Theodore de Banville, when he imagines Hesiod scolding him for sanitizing Classical mythology, makes of Echidna the symbol of the archaic mythology: he tells him that he is “making a toy out of the history of the gods” by depicting Love as “a sweet child, free of carnivorous appetites, ignored by the Furies and by bloody Echidna”.
Echidna precisely appears as a being led by an amorous desire within Herodotus’ tales, that he claims to have collected among the Greeks of Pontus Euxinus: as Herakles was sleeping, Echidna steals his horses away. She only agrees to give them back if he sleeps with her. When Herakles leaves her, she tells him that she will bear three sons from their union. He advises them to only keep with her one that would be able to bend a bow just like him, and to force the others to leave. She does that, and this favorite son is supposed to be the one that created the Scythian people. This meeting between Herakles and Echidna might be derived from the famous encounters between Herakles and three of Echidna’s other children: the Nemean Lion, the Hydra of Lerna, and Cerberus.

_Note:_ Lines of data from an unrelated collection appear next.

## src/rtl/fuse_pkg.sv

```systemverilog
package fuse_pkg;

    localparam logic [2:0] OPC_POLY  = 3'd1;
    localparam logic [2:0] OPC_MAC   = 3'd2;
    localparam logic [2:0] OPC_QUOT  = 3'd3;
    localparam logic [2:0] OPC_SUM2  = 3'd4;
    localparam logic [2:0] OPC_DIFF2 = 3'd5;

    typedef enum logic [1:0] {
        ST_IDLE   = 2'd0,
        ST_GATHER = 2'd1,
        ST_DIVIDE = 2'd2
    } fuse_state_t;

endpackage

```

## src/rtl/fuse_expr.sv

```systemverilog
module fuse_expr #(
    parameter int W  = 16,
    parameter int NW = 2 * W + 1
) (
    input  logic [2:0]    op_i,
    input  logic [W-1:0]  s1_i,
    input  logic [W-1:0]  s2_i,
    input  logic [W-1:0]  s3_i,
    input  logic [W-1:0]  s4_i,
    input  logic [W-1:0]  s5_i,
    output logic [W-1:0]  res_o,
    output logic [NW-1:0] num_o
);
    import fuse_pkg::*;

    localparam int W2 = 2 * W;

    logic signed [W2-1:0] e1, e2, e3, e4, e5;
    logic signed [W2-1:0] inner, wide;
    logic signed [NW-1:0] n1, n2, n3, n4, num;

    always_comb begin
        e1 = W2'($signed(s1_i));
        e2 = W2'($signed(s2_i));
        e3 = W2'($signed(s3_i));
        e4 = W2'($signed(s4_i));
        e5 = W2'($signed(s5_i));
        n1 = NW'($signed(s1_i));
        n2 = NW'($signed(s2_i));
        n3 = NW'($signed(s3_i));
        n4 = NW'($signed(s4_i));
        inner = e3 + e4 + e5 * e2;
        num   = n3 * n4 - n1 * n2;
        case (op_i)
            OPC_POLY:  wide = e1 + e2 * inner;
            OPC_MAC:   wide = e1 + e2 * e3;
            OPC_SUM2:  wide = e1 + e2 * e3 + e4 * e5;
            OPC_DIFF2: wide = e1 - e2 * e3 - e4 * e5;
            default:   wide = '0;
        endcase
        res_o = wide[W-1:0];
        num_o = num;
    end

endmodule

```

## src/rtl/fuse_divider.sv

```systemverilog
module fuse_divider #(
    parameter int NW = 33,
    parameter int DW = 16
) (
    input  logic          clk,
    input  logic          rst_n,
    input  logic          start_i,
    input  logic [NW-1:0] num_i,
    input  logic [DW-1:0] den_i,
    output logic [NW-1:0] quo_o,
    output logic          active_o,
    output logic          done_o
);
    localparam int CW = $clog2(NW);

    typedef struct packed {
        logic [DW-1:0] rem;
        logic [NW-1:0] quo;
        logic [DW-1:0] den;
        logic [CW-1:0] cnt;
        logic          act;
        logic          done;
    } div_t;

    div_t q, d;
    logic [DW:0]   shifted;
    logic [DW+1:0] trial;

    always_comb begin
        d       = q;
        d.done  = 1'b0;
        shifted = {q.rem, q.quo[NW-1]};
        trial   = {1'b0, shifted} - {2'b00, q.den};
        if (start_i) begin
            d.rem = '0;
            d.quo = num_i;
            d.den = den_i;
            d.cnt = '0;
            d.act = 1'b1;
        end else if (q.act) begin
            if (!trial[DW+1]) begin
                d.rem = trial[DW-1:0];
                d.quo = {q.quo[NW-2:0], 1'b1};
            end else begin
                d.rem = shifted[DW-1:0];
                d.quo = {q.quo[NW-2:0], 1'b0};
            end
            d.cnt = q.cnt + 1'b1;
            if (q.cnt == CW'(NW - 1)) begin
                d.act  = 1'b0;
                d.done = 1'b1;
            end
        end
    end

    always_ff @(posedge clk or negedge rst_n) begin
        if (!rst_n) q <= '0;
        else        q <= d;
    end

    assign quo_o    = q.quo;
    assign active_o = q.act;
    assign done_o   = q.done;

    // a second issue never restarts a divide in flight
    assert_no_restart_R10: assert property (@(posedge clk) disable iff (!rst_n)
        start_i |-> !q.act);

    // completion follows a running divide
    assert_done_after_run_R7: assert property (@(posedge clk) disable iff (!rst_n)
        q.done |-> $past(q.act));

endmodule

```

## src/rtl/fused_op_unit.sv

```systemverilog
module fused_op_unit #(
    parameter int W = 16
) (
    input  logic         clk,
    input  logic         rst_n,
    input  logic         issue_i,
    input  logic [2:0]   opcode_i,
    input  logic [W-1:0] lane_a_i,
    input  logic [W-1:0] lane_b_i,
    input  logic [W-1:0] lane_c_i,
    output logic [W-1:0] result_o,
    output logic         result_valid_o,
    output logic         busy_o,
    output logic         div_zero_o
);
    import fuse_pkg::*;

    localparam int NW = 2 * W + 1;

    typedef struct packed {
        fuse_state_t  st;
        logic [2:0]   op;
        logic [W-1:0] s1;
        logic [W-1:0] s2;
        logic [W-1:0] s3;
        logic [W-1:0] res;
        logic         vld;
        logic         dz;
        logic         neg;
        logic         zden;
    } ctl_t;

    ctl_t q, d;

    logic [2:0]    x_op;
    logic [W-1:0]  x_s1, x_s2, x_s3, x_s4, x_s5;
    logic [W-1:0]  x_res;
    logic [NW-1:0] x_num;
    logic          div_start;
    logic [NW-1:0] div_num_mag;
    logic [W-1:0]  div_den_mag;
    logic [NW-1:0] div_quo;
    logic [NW-1:0] quo_signed;
    logic          div_active;
    logic          div_done;
    logic          op_known;
    logic          op_five;

    fuse_expr #(.W(W), .NW(NW)) u_expr (
        .op_i (x_op),
        .s1_i (x_s1),
        .s2_i (x_s2),
        .s3_i (x_s3),
        .s4_i (x_s4),
        .s5_i (x_s5),
        .res_o(x_res),
        .num_o(x_num)
    );

    fuse_divider #(.NW(NW), .DW(W)) u_div (
        .clk     (clk),
        .rst_n   (rst_n),
        .start_i (div_start),
        .num_i   (div_num_mag),
        .den_i   (div_den_mag),
        .quo_o   (div_quo),
        .active_o(div_active),
        .done_o  (div_done)
    );

    always_comb begin
        op_known = (opcode_i >= OPC_POLY) && (opcode_i <= OPC_DIFF2);
        op_five  = op_known && (opcode_i != OPC_MAC);

        // operand routing into the shared expression datapath
        if (q.st == ST_IDLE) begin
            x_op = opcode_i;
            x_s1 = lane_a_i;
            x_s2 = lane_b_i;
            x_s3 = lane_c_i;
            x_s4 = '0;
            x_s5 = '0;
        end else begin
            x_op = q.op;
            x_s1 = q.s1;
            x_s2 = q.s2;
            x_s3 = q.s3;
            x_s4 = lane_a_i;
            x_s5 = lane_b_i;
        end

        div_num_mag = x_num[NW-1] ? (~x_num + 1'b1) : x_num;
        div_den_mag = lane_b_i[W-1] ? (~lane_b_i + 1'b1) : lane_b_i;
        quo_signed  = q.neg ? (~div_quo + 1'b1) : div_quo;

        d         = q;
        d.vld     = 1'b0;
        d.dz      = 1'b0;
        div_start = 1'b0;

        case (q.st)
            ST_IDLE: begin
                if (issue_i && op_known) begin
                    d.op = opcode_i;
                    d.s1 = lane_a_i;
                    d.s2 = lane_b_i;
                    d.s3 = lane_c_i;
                    if (op_five) begin
                        d.st = ST_GATHER;
                    end else begin
                        d.res = x_res;
                        d.vld = 1'b1;
                    end
                end
            end
            ST_GATHER: begin
                if (q.op == OPC_QUOT) begin
                    div_start = 1'b1;
                    d.neg     = x_num[NW-1] ^ lane_b_i[W-1];
                    d.zden    = (lane_b_i == '0);
                    d.st      = ST_DIVIDE;
                end else begin
                    d.res = x_res;
                    d.vld = 1'b1;
                    d.st  = ST_IDLE;
                end
            end
            ST_DIVIDE: begin
                if (div_done) begin
                    d.res = q.zden ? '1 : quo_signed[W-1:0];
                    d.dz  = q.zden;
                    d.vld = 1'b1;
                    d.st  = ST_IDLE;
                end
            end
            default: d.st = ST_IDLE;
        endcase
    end

    always_ff @(posedge clk or negedge rst_n) begin
        if (!rst_n) q <= '0;
        else        q <= d;
    end

    assign result_o       = q.res;
    assign result_valid_o = q.vld;
    assign busy_o         = (q.st != ST_IDLE);
    assign div_zero_o     = q.dz;

    // single multiply-add answers in the next cycle
    assert_mac_next_cycle_R2: assert property (@(posedge clk) disable iff (!rst_n)
        (issue_i && !busy_o && opcode_i == OPC_MAC) |=> result_valid_o);

    // five-source issue occupies the unit for its second operand cycle
    assert_five_src_gather_R6: assert property (@(posedge clk) disable iff (!rst_n)
        (issue_i && !busy_o && opcode_i >= OPC_POLY && opcode_i <= OPC_DIFF2
         && opcode_i != OPC_MAC) |=> (busy_o && !result_valid_o));

    // a result is only presented once the unit is free again
    assert_valid_not_busy_R7: assert property (@(posedge clk) disable iff (!rst_n)
        result_valid_o |-> !busy_o);

    // zero-divisor flag accompanies an all-ones result
    assert_dz_all_ones_R8: assert property (@(posedge clk) disable iff (!rst_n)
        div_zero_o |-> (result_valid_o && (&result_o)));

    // the divider only runs while the unit reports busy
    assert_busy_covers_div_R10: assert property (@(posedge clk) disable iff (!rst_n)
        div_active |-> busy_o);

endmodule

```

In Aeschylus, Orestes compares his mother, Clytemnestra, to “a horrible viper”. Sophocles has Creon call Ismene, which he believes to have helped Antigone, “a viper that slid in my house against my will to drink my blood”. These examples show a link between the Ancient metaphorical speech, and the mythological allusions. Indeed, only the context can allow us to determine if these authors meant “viper” as a common name, or as a proper name: as “Viper”, “Echidna”. But it confirms the idea that, in Ancient Greece, Echidna is a monster born of an archaic fear of the women, and embodying their supposed perfidy.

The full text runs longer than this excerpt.